Child abuse is never an easy topic to discuss for those who have either been a victim or an abuser. As a society, we publicly abhor child abuse, but also tend to close doors on it, hoping it will go away. Discussions over cups of coffee do not have an impact. Sorry, they don’t. Changing mindsets requires action, not idle chitchat.
I grew up in a time when abuse wasn’t discussed, when few people wanted to acknowledge it existed. Schools and churches weren’t havens. I know. I tried.
My story doesn’t come close to those children who have suffered broken bones, hot grease thrown on them, and death. Nonetheless, I’ve been there and carry the emotional scars, as well as a disfigured knuckle.

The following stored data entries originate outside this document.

File: src/include/duc_pkg.sv
// Purpose: Shared constants for the converter update and trigger control block
// Assumes: 32-bit AXI4-Lite register access, 10 MHz system clock
// Notes: Register offsets are byte addresses, one aligned word per register
package duc_pkg;

   // Bus widths
   localparam int AXI_AW = 8;
   localparam int AXI_DW = 32;
   localparam int BYTE_W = 8;
   localparam int VAL_W = 10;
   localparam int NUM_TRIG = 8;
   localparam int SEL_W = 3;

   // Register offsets
   localparam logic [AXI_AW-1:0] OFF_CTRL = 8'h00;
   localparam logic [AXI_AW-1:0] OFF_VAL_LOW = 8'h04;
   localparam logic [AXI_AW-1:0] OFF_VAL_HIGH = 8'h08;
   localparam logic [AXI_AW-1:0] OFF_STATUS = 8'h0C;

   // Control register layout
   localparam int CTRL_ATE_BIT = 7;
   localparam int CTRL_TS_MSB = 6;
   localparam int CTRL_TS_LSB = 4;
   localparam int CTRL_RSV_BIT = 3;
   localparam int CTRL_LA_BIT = 2;
   localparam int CTRL_OE_BIT = 1;
   localparam int CTRL_EN_BIT = 0;
   localparam logic [BYTE_W-1:0] CTRL_WMASK = 8'hF7;

   // Status register layout
   localparam int STS_BUSY_BIT = 16;
   localparam int STS_PEND_BIT = 17;

   // Reset values
   localparam logic [BYTE_W-1:0] BYTE_RST = 8'h00;
   localparam logic [VAL_W-1:0] VAL_RST = 10'h000;
   localparam logic [AXI_DW-1:0] WORD_ZERO = 32'h0000_0000;

   // Bus responses
   localparam logic [1:0] RESP_OKAY = 2'b00;
   localparam logic [1:0] RESP_SLVERR = 2'b10;

   // Trigger source encodings
   localparam logic [SEL_W-1:0] TRG_CMP0 = 3'h0;
   localparam logic [SEL_W-1:0] TRG_CMP1 = 3'h1;
   localparam logic [SEL_W-1:0] TRG_EXT0 = 3'h2;
   localparam logic [SEL_W-1:0] TRG_T0_CMP = 3'h3;
   localparam logic [SEL_W-1:0] TRG_T0_OVF = 3'h4;
   localparam logic [SEL_W-1:0] TRG_T1_CMPB = 3'h5;
   localparam logic [SEL_W-1:0] TRG_T1_OVF = 3'h6;
   localparam logic [SEL_W-1:0] TRG_T1_CAPT = 3'h7;

   // Conversion timing
   localparam int CLK_PERIOD_NS = 100;
   localparam int CONV_TIME_NS = 1000;
   localparam int CONV_CYCLES = (CONV_TIME_NS + CLK_PERIOD_NS - 1) / CLK_PERIOD_NS;
   localparam int CNT_W = 4;

   typedef enum logic {DUC_IDLE, DUC_CONV} duc_state_t;

endpackage : duc_pkg
$ cat src/hdl/fcms_regs.vh
// Purpose: constants for the flash command host controller
// Assumes: included by the controller files and by the self checking bench
// Notes: register offsets are byte addresses on the APB side
`ifndef FCMS_REGS_VH
`define FCMS_REGS_VH
// command codes written to the command interface
`define FCMS_CMD_READ_ARRAY 8'hff
`define FCMS_CMD_READ_ID 8'h90
`define FCMS_CMD_READ_STATUS 8'h70
`define FCMS_CMD_CLEAR_STATUS 8'h50
`define FCMS_CMD_PROG_SETUP 8'h40
`define FCMS_CMD_ERASE_SETUP 8'h20
`define FCMS_CMD_ERASE_CONFIRM 8'hd0
// apb register offsets
`define FCMS_OFF_CTRL 12'h000
`define FCMS_OFF_ADDR 12'h004
`define FCMS_OFF_WDATA 12'h008
`define FCMS_OFF_RDATA 12'h00c
`define FCMS_OFF_STATUS 12'h010
// ctrl fields: op code in [2:0], byte mode in bit 4
`define FCMS_CTRL_OP_LSB 0
`define FCMS_CTRL_OP_MSB 2
`define FCMS_CTRL_BYTE_BIT 4
// operations
`define FCMS_OP_READ 3'h0
`define FCMS_OP_CMD 3'h1
`define FCMS_OP_PROGRAM 3'h2
`define FCMS_OP_ERASE 3'h3
`define FCMS_OP_POLL 3'h4
`define FCMS_OP_RESET 3'h5
// status register bits of the device
`define FCMS_SR_READY 7
`define FCMS_SR_ERASE_ERR 5
`define FCMS_SR_PROG_ERR 4
`define FCMS_SR_VOLT_ERR 3
// timing, in ns, and derived cycles at 100 ns
`define FCMS_CLK_NS 100
`define FCMS_STROBE_NS 100
`define FCMS_STROBE_CYC ((`FCMS_STROBE_NS + `FCMS_CLK_NS - 1) / `FCMS_CLK_NS)
`define FCMS_RESET_NS 1000
`define FCMS_RESET_CYC ((`FCMS_RESET_NS + `FCMS_CLK_NS - 1) / `FCMS_CLK_NS)
`define FCMS_WAKE_NS 1000
`define FCMS_WAKE_CYC ((`FCMS_WAKE_NS + `FCMS_CLK_NS - 1) / `FCMS_CLK_NS)
`define FCMS_RESET_VAL 32'h00000000
`endif

$ cat src/hdl/fcms_sync.v
// Purpose: two flop synchroniser for the flash data input bus
// Assumes: d arrives from outside the sys_clk domain
// Notes: the first stage is read only by the second
`timescale 1ns/1ps
`default_nettype none
module fcms_sync (
	input wire sys_clk,
	input wire reset,
	input wire [15:0] d,
	output reg [15:0] q
);
	reg [15:0] meta_q;

	always @(posedge sys_clk) begin
		if (reset) begin
			meta_q <= 16'h0000;
			q <= 16'h0000;
		end else begin
			meta_q <= d;
			q <= meta_q;
		end
	end
endmodule
`default_nettype wire

$ cat src/hdl/fcms_host.v
// Purpose: apb controlled host that drives a boot block flash by its pins
// Assumes: 10 mhz sys_clk, synchronous active high reset
// Notes: each strobe pulse lasts whole cycles, data sampled after sync
//
// Operation
// device starts in read array mode
// ffh selects array reads
// read array ignored while busy
// read array independent of program voltage
// 90h or high voltage enters identifier
// low address bit picks maker or part
// byte mode gives low identifier byte
// 70h selects status reads
// program or erase enters status mode
// status on low byte, upper zero
// status latched at later falling strobe
// toggle strobes between status reads
// error flags sticky until clear or reset
// 50h clears error flags
// clear ignored while erase suspended
// reset pin clears status
// program is 40h then address data
// ready flag marks program done
// voltage flag marks bad program voltage
// verify flags only failed zero bits
// erase is 20h then d0h in block
// erased block reads all ones
// bad erase confirm sets both errors
// after power down status is 80h
// write only with we ce low, oe high
// unknown codes leave state unchanged
//
// Local design decisions: the address map and the APB slave port.
`timescale 1ns/1ps
`default_nettype none
`include "fcms_regs.vh"
module fcms_host (
	input wire sys_clk,
	input wire reset,
	input wire psel,
	input wire penable,
	input wire pwrite,
	input wire [11:0] paddr,
	input wire [31:0] pwdata,
	output reg [31:0] prdata,
	output wire pready,
	output wire pslverr,
	output reg ce_n,
	output reg oe_n,
	output reg we_n,
	output reg reset_powerdown_n,
	output reg byte_n,
	output reg [19:0] addr,
	output reg [15:0] dq_out,
	output reg dq_oe,
	input wire [15:0] dq_in
);
	// ------------------------------------------------------------
	// states
	// ------------------------------------------------------------
	localparam [3:0] S_IDLE = 4'h0;
	localparam [3:0] S_W1 = 4'h1;
	localparam [3:0] S_W1_END = 4'h2;
	localparam [3:0] S_W2 = 4'h3;
	localparam [3:0] S_W2_END = 4'h4;
	localparam [3:0] S_RD = 4'h5;
	localparam [3:0] S_RD_WAIT = 4'h6;
	localparam [3:0] S_RD_END = 4'h7;
	localparam [3:0] S_RST = 4'h8;
	localparam [3:0] S_WAKE = 4'h9;
	localparam integer STROBE_I = `FCMS_STROBE_CYC;
	localparam integer RESET_I = `FCMS_RESET_CYC;
	localparam integer WAKE_I = `FCMS_WAKE_CYC;
	localparam [7:0] STROBE_CYC = STROBE_I[7:0];
	localparam [7:0] RESET_CYC = RESET_I[7:0];
	localparam [7:0] WAKE_CYC = WAKE_I[7:0];

	reg [3:0] state_q;
	reg [7:0] cnt_q;
	reg [2:0] op_q;
	reg byte_mode_q;
	reg [19:0] addr_q;
	reg [15:0] wdata_q;
	reg [15:0] rdata_q;
	reg busy_q;
	reg done_q;
	reg polling_q;
	wire [15:0] dq_sync;

	// ------------------------------------------------------------
	// pin input sync
	// ------------------------------------------------------------
	fcms_sync u_sync (
		.sys_clk(sys_clk),
		.reset(reset),
		.d(dq_in),
		.q(dq_sync)
	);

	// ------------------------------------------------------------
	// apb slave: zero wait, errors never flagged
	// ------------------------------------------------------------
	assign pready = 1'b1;
	assign pslverr = 1'b0;
	wire wr_en = psel & penable & pwrite;
	wire start = wr_en & (paddr == `FCMS_OFF_CTRL) & ~busy_q;

	always @* begin
		case (paddr)
		`FCMS_OFF_CTRL: prdata = {27'h0000000, byte_mode_q, 1'b0, op_q};
		`FCMS_OFF_ADDR: prdata = {12'h000, addr_q};
		`FCMS_OFF_WDATA: prdata = {16'h0000, wdata_q};
		`FCMS_OFF_RDATA: prdata = {16'h0000, rdata_q};
		`FCMS_OFF_STATUS: prdata = {30'h00000000, done_q, busy_q};
		default: prdata = 32'h00000000;
		endcase
	end

	// ------------------------------------------------------------
	// sequencer
	// ------------------------------------------------------------
	always @(posedge sys_clk) begin
		if (reset) begin
			state_q <= S_IDLE;
			cnt_q <= 8'h00;
			op_q <= `FCMS_OP_READ;
			byte_mode_q <= 1'b0;
			addr_q <= 20'h00000;
			wdata_q <= 16'h0000;
			rdata_q <= 16'h0000;
			busy_q <= 1'b0;
			done_q <= 1'b0;
			polling_q <= 1'b0;
			ce_n <= 1'b1;
			oe_n <= 1'b1;
			we_n <= 1'b1;
			reset_powerdown_n <= 1'b0;
			byte_n <= 1'b1;
			addr <= 20'h00000;
			dq_out <= 16'h0000;
			dq_oe <= 1'b0;
		end else begin
			byte_n <= ~byte_mode_q;
			if (wr_en && paddr == `FCMS_OFF_ADDR && !busy_q)
				addr_q <= pwdata[19:0];
			if (wr_en && paddr == `FCMS_OFF_WDATA && !busy_q)
				wdata_q <= pwdata[15:0];
			if (wr_en && paddr == `FCMS_OFF_STATUS)
				done_q <= 1'b0;
			case (state_q)
			S_IDLE: begin
				// release from reset pin low, so the device enters array mode
				if (!reset_powerdown_n) begin
					state_q <= S_WAKE;
					reset_powerdown_n <= 1'b1;
					cnt_q <= WAKE_CYC;
					busy_q <= 1'b1;
				end else if (start) begin
					op_q <= pwdata[`FCMS_CTRL_OP_MSB:`FCMS_CTRL_OP_LSB];
					byte_mode_q <= pwdata[`FCMS_CTRL_BYTE_BIT];
					busy_q <= 1'b1;
					done_q <= 1'b0;
					cnt_q <= STROBE_CYC;
					case (pwdata[`FCMS_CTRL_OP_MSB:`FCMS_CTRL_OP_LSB])
					`FCMS_OP_READ: state_q <= S_RD;
					`FCMS_OP_POLL: begin
						polling_q <= 1'b1;
						state_q <= S_RD;
					end
					`FCMS_OP_RESET: begin
						reset_powerdown_n <= 1'b0;
						cnt_q <= RESET_CYC;
						state_q <= S_RST;
					end
					`FCMS_OP_CMD: begin
						// raw command: ff, 90, 70, 50 and others
						dq_out <= {8'h00, wdata_q[7:0]};
						addr <= addr_q;
						state_q <= S_W1;
					end
					`FCMS_OP_PROGRAM: begin
						dq_out <= {8'h00, `FCMS_CMD_PROG_SETUP};
						addr <= addr_q;
						state_q <= S_W1;
					end
					`FCMS_OP_ERASE: begin
						dq_out <= {8'h00, `FCMS_CMD_ERASE_SETUP};
						addr <= addr_q;
						state_q <= S_W1;
					end
					default: begin
						busy_q <= 1'b0;
						state_q <= S_IDLE;
					end
					endcase
					if (pwdata[`FCMS_CTRL_OP_MSB:`FCMS_CTRL_OP_LSB] ==
					    `FCMS_OP_CMD ||
					    pwdata[`FCMS_CTRL_OP_MSB:`FCMS_CTRL_OP_LSB] ==
					    `FCMS_OP_PROGRAM ||
					    pwdata[`FCMS_CTRL_OP_MSB:`FCMS_CTRL_OP_LSB] ==
					    `FCMS_OP_ERASE) begin
						// oe stays high through every write strobe
						oe_n <= 1'b1;
						ce_n <= 1'b0;
						we_n <= 1'b0;
						dq_oe <= 1'b1;
					end
				end
			end
			S_W1, S_W2: begin
				if (cnt_q > 8'h01) begin
					cnt_q <= cnt_q - 8'h01;
				end else begin
					// we rises first; address and data held past it
					we_n <= 1'b1;
					state_q <= (state_q == S_W1) ? S_W1_END : S_W2_END;
				end
			end
			S_W1_END: begin
				ce_n <= 1'b1;
				dq_oe <= 1'b0;
				if (op_q == `FCMS_OP_CMD) begin
					busy_q <= 1'b0;
					done_q <= 1'b1;
					state_q <= S_IDLE;
				end else begin
					// second cycle: data, or confirm code at block address
					if (op_q == `FCMS_OP_PROGRAM)
						dq_out <= wdata_q;
					else
						dq_out <= {8'h00, `FCMS_CMD_ERASE_CONFIRM};
					state_q <= S_W2;
					cnt_q <= STROBE_CYC;
					ce_n <= 1'b0;
					we_n <= 1'b0;
					dq_oe <= 1'b1;
				end
			end
			S_W2_END: begin
				ce_n <= 1'b1;
				dq_oe <= 1'b0;
				// device now in status mode; poll until ready
				polling_q <= 1'b1;
				cnt_q <= STROBE_CYC;
				state_q <= S_RD;
			end
			S_RD: begin
				// fresh ce and oe fall for each read, status latched then
				ce_n <= 1'b0;
				oe_n <= 1'b0;
				addr <= addr_q;
				cnt_q <= STROBE_CYC + 8'h02;
				state_q <= S_RD_WAIT;
			end
			S_RD_WAIT: begin
				if (cnt_q > 8'h01) begin
					cnt_q <= cnt_q - 8'h01;
				end else begin
					rdata_q <= byte_mode_q ? {8'h00, dq_sync[7:0]} :
						dq_sync;
					ce_n <= 1'b1;
					oe_n <= 1'b1;
					state_q <= S_RD_END;
				end
			end
			S_RD_END: begin
				// ready bit low: read again after strobes went high
				if (polling_q && !rdata_q[`FCMS_SR_READY]) begin
					state_q <= S_RD;
				end else begin
					polling_q <= 1'b0;
					busy_q <= 1'b0;
					done_q <= 1'b1;
					state_q <= S_IDLE;
				end
			end
			S_RST: begin
				if (cnt_q > 8'h01)
					cnt_q <= cnt_q - 8'h01;
				else begin
					reset_powerdown_n <= 1'b1;
					cnt_q <= WAKE_CYC;
					state_q <= S_WAKE;
				end
			end
			S_WAKE: begin
				if (cnt_q > 8'h01)
					cnt_q <= cnt_q - 8'h01;
				else begin
					busy_q <= 1'b0;
					done_q <= 1'b1;
					state_q <= S_IDLE;
				end
			end
			default: state_q <= S_IDLE;
			endcase
		end
	end
endmodule
`default_nettype wire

The first incident I remember, I was five. I’d been sledding, hit a post and cut my lip. My usual punishment for doing something wrong was my father’s belt on my bare bottom. This time, he used the buckle end. The next day, he took a metal pancake turner to me because I couldn’t sit on the welts and cuts. I became convinced I was a horrible child and deserved whatever was done to me. I tried and tried to be good, but always failed. He once slammed the car door on my hand to prove to me how bad I was. While in grade school, I did something that angered him during a party at our house. He took me to the basement and pummeled me with his fists. Each time I cried out, he hit me harder. He hit me until I quit begging him to stop. That took a long time. He left me cowering and bleeding, wedged between the washer and dryer. The next day I had to move all the snow from one side of the yard to the other and back again. We lived in South Dakota then. There was a lot of snow.

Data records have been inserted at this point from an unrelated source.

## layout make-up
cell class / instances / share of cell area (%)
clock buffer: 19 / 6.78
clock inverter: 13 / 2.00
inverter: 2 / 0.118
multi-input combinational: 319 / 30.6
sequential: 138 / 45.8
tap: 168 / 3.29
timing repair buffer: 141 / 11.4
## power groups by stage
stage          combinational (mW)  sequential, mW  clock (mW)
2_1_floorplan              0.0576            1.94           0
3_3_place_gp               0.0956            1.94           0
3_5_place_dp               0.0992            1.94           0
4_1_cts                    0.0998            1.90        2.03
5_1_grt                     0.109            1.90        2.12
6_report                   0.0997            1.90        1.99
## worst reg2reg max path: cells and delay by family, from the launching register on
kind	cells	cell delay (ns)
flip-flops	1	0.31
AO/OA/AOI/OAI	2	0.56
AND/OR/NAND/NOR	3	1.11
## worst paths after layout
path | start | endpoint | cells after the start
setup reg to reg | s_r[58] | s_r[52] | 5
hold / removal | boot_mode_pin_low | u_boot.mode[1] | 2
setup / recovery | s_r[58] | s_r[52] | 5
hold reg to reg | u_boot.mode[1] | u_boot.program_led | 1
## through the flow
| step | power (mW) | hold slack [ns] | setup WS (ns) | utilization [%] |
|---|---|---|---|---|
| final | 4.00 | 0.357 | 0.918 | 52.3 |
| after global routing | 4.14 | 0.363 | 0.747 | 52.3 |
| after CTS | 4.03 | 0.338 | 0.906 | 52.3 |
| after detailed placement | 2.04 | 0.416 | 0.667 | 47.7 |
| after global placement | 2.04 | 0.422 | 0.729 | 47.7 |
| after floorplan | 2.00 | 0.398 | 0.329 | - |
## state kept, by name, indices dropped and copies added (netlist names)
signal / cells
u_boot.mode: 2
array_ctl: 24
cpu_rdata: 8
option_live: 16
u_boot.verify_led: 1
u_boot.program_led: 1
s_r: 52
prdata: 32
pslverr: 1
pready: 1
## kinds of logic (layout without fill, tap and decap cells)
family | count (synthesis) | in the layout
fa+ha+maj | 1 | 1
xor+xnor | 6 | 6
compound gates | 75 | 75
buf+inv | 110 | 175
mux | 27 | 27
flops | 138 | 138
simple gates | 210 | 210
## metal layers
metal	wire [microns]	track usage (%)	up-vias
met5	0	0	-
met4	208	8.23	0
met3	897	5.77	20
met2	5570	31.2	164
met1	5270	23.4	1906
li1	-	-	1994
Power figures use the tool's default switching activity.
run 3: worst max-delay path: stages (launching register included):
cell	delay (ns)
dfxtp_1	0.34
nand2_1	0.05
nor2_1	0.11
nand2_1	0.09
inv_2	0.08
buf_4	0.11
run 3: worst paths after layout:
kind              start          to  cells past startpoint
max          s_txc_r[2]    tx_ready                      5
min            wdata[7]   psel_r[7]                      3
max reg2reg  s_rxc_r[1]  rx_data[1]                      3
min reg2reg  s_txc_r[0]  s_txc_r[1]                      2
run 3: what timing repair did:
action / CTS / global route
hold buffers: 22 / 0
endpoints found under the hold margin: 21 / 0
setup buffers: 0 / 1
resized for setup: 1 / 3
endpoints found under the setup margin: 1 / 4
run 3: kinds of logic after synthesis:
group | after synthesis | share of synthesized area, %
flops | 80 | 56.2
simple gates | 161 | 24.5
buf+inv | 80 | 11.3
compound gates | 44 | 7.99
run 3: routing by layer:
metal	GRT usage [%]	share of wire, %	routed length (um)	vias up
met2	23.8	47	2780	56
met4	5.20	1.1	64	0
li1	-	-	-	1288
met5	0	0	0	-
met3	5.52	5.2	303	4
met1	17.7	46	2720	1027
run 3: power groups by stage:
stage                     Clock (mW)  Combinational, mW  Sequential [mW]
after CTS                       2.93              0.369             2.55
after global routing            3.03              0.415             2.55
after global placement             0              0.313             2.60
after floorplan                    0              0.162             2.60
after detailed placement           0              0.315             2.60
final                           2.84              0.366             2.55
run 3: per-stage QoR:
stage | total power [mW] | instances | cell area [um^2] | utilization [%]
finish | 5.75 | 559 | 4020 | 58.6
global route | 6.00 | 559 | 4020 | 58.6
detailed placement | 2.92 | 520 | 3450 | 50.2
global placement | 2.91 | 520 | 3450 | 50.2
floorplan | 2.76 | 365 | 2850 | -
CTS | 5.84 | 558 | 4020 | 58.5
**config.mk**
```make
export PLATFORM = sky130hd
export DESIGN_NAME = fppio_ports
export DESIGN_NICKNAME = d
export VERILOG_FILES = /design/src/fppio_pkg.sv /design/src/fppio_pin_mux.sv /design/src/fppio_ports.sv
export SDC_FILE = /design/constraint.sdc
export NUM_CORES = 1
export LEC_CHECK = 0
export BUFFER_PORTS_ARGS = -buffer_cell sky130_fd_sc_hd__clkbuf_2
export CAP_MARGIN = 25
export CORE_ASPECT_RATIO = 1.1
export CORE_MARGIN = 2
export CORE_UTILIZATION = 33
export DETAILED_ROUTE_END_ITERATION = 12
export SETUP_SLACK_MARGIN = 0.15
export SYNTH_ARGS = -nofsm -noshare
export SYNTH_HDL_FRONTEND = slang
export SYNTH_SLANG_ARGS = --single-unit
```
**constraint.sdc**
```tcl
create_clock -name clock -period 3.74 [get_ports clock]
set_input_delay 0.374 -clock clock [delete_from_list [all_inputs] [get_ports clock]]
set_output_delay 0.374 -clock clock [all_outputs]
set_load 0.005 [all_outputs]
```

The abuse wasn’t centered on me. I couldn’t help my mother when he hit her. When my brother and sister were born, I could take the hits intended for them, and did. As a teen, I started to work out on weights. I got into fights, learning from those who could better me. The day finally came when I had the confidence and ability to step between my parents. That was the last time he hit my mother. They divorced shortly after that.
As with most abused children, I loved my father and only wanted his approval, though I never could do enough to receive it. Even when I enlisted in the army, he scoffed. Finally, when I volunteered to become an EOD (Explosive Ordinance Disposal [the bomb squad]) specialist and worked with the Secret Service and State Department, his attitude began to change. When I entered law enforcement, he actually told me has proud of me. It was one of the happiest moments of my life. We slowly built the relationship I’d only been able to dream of having with him. He was killed in a car crash a few years later.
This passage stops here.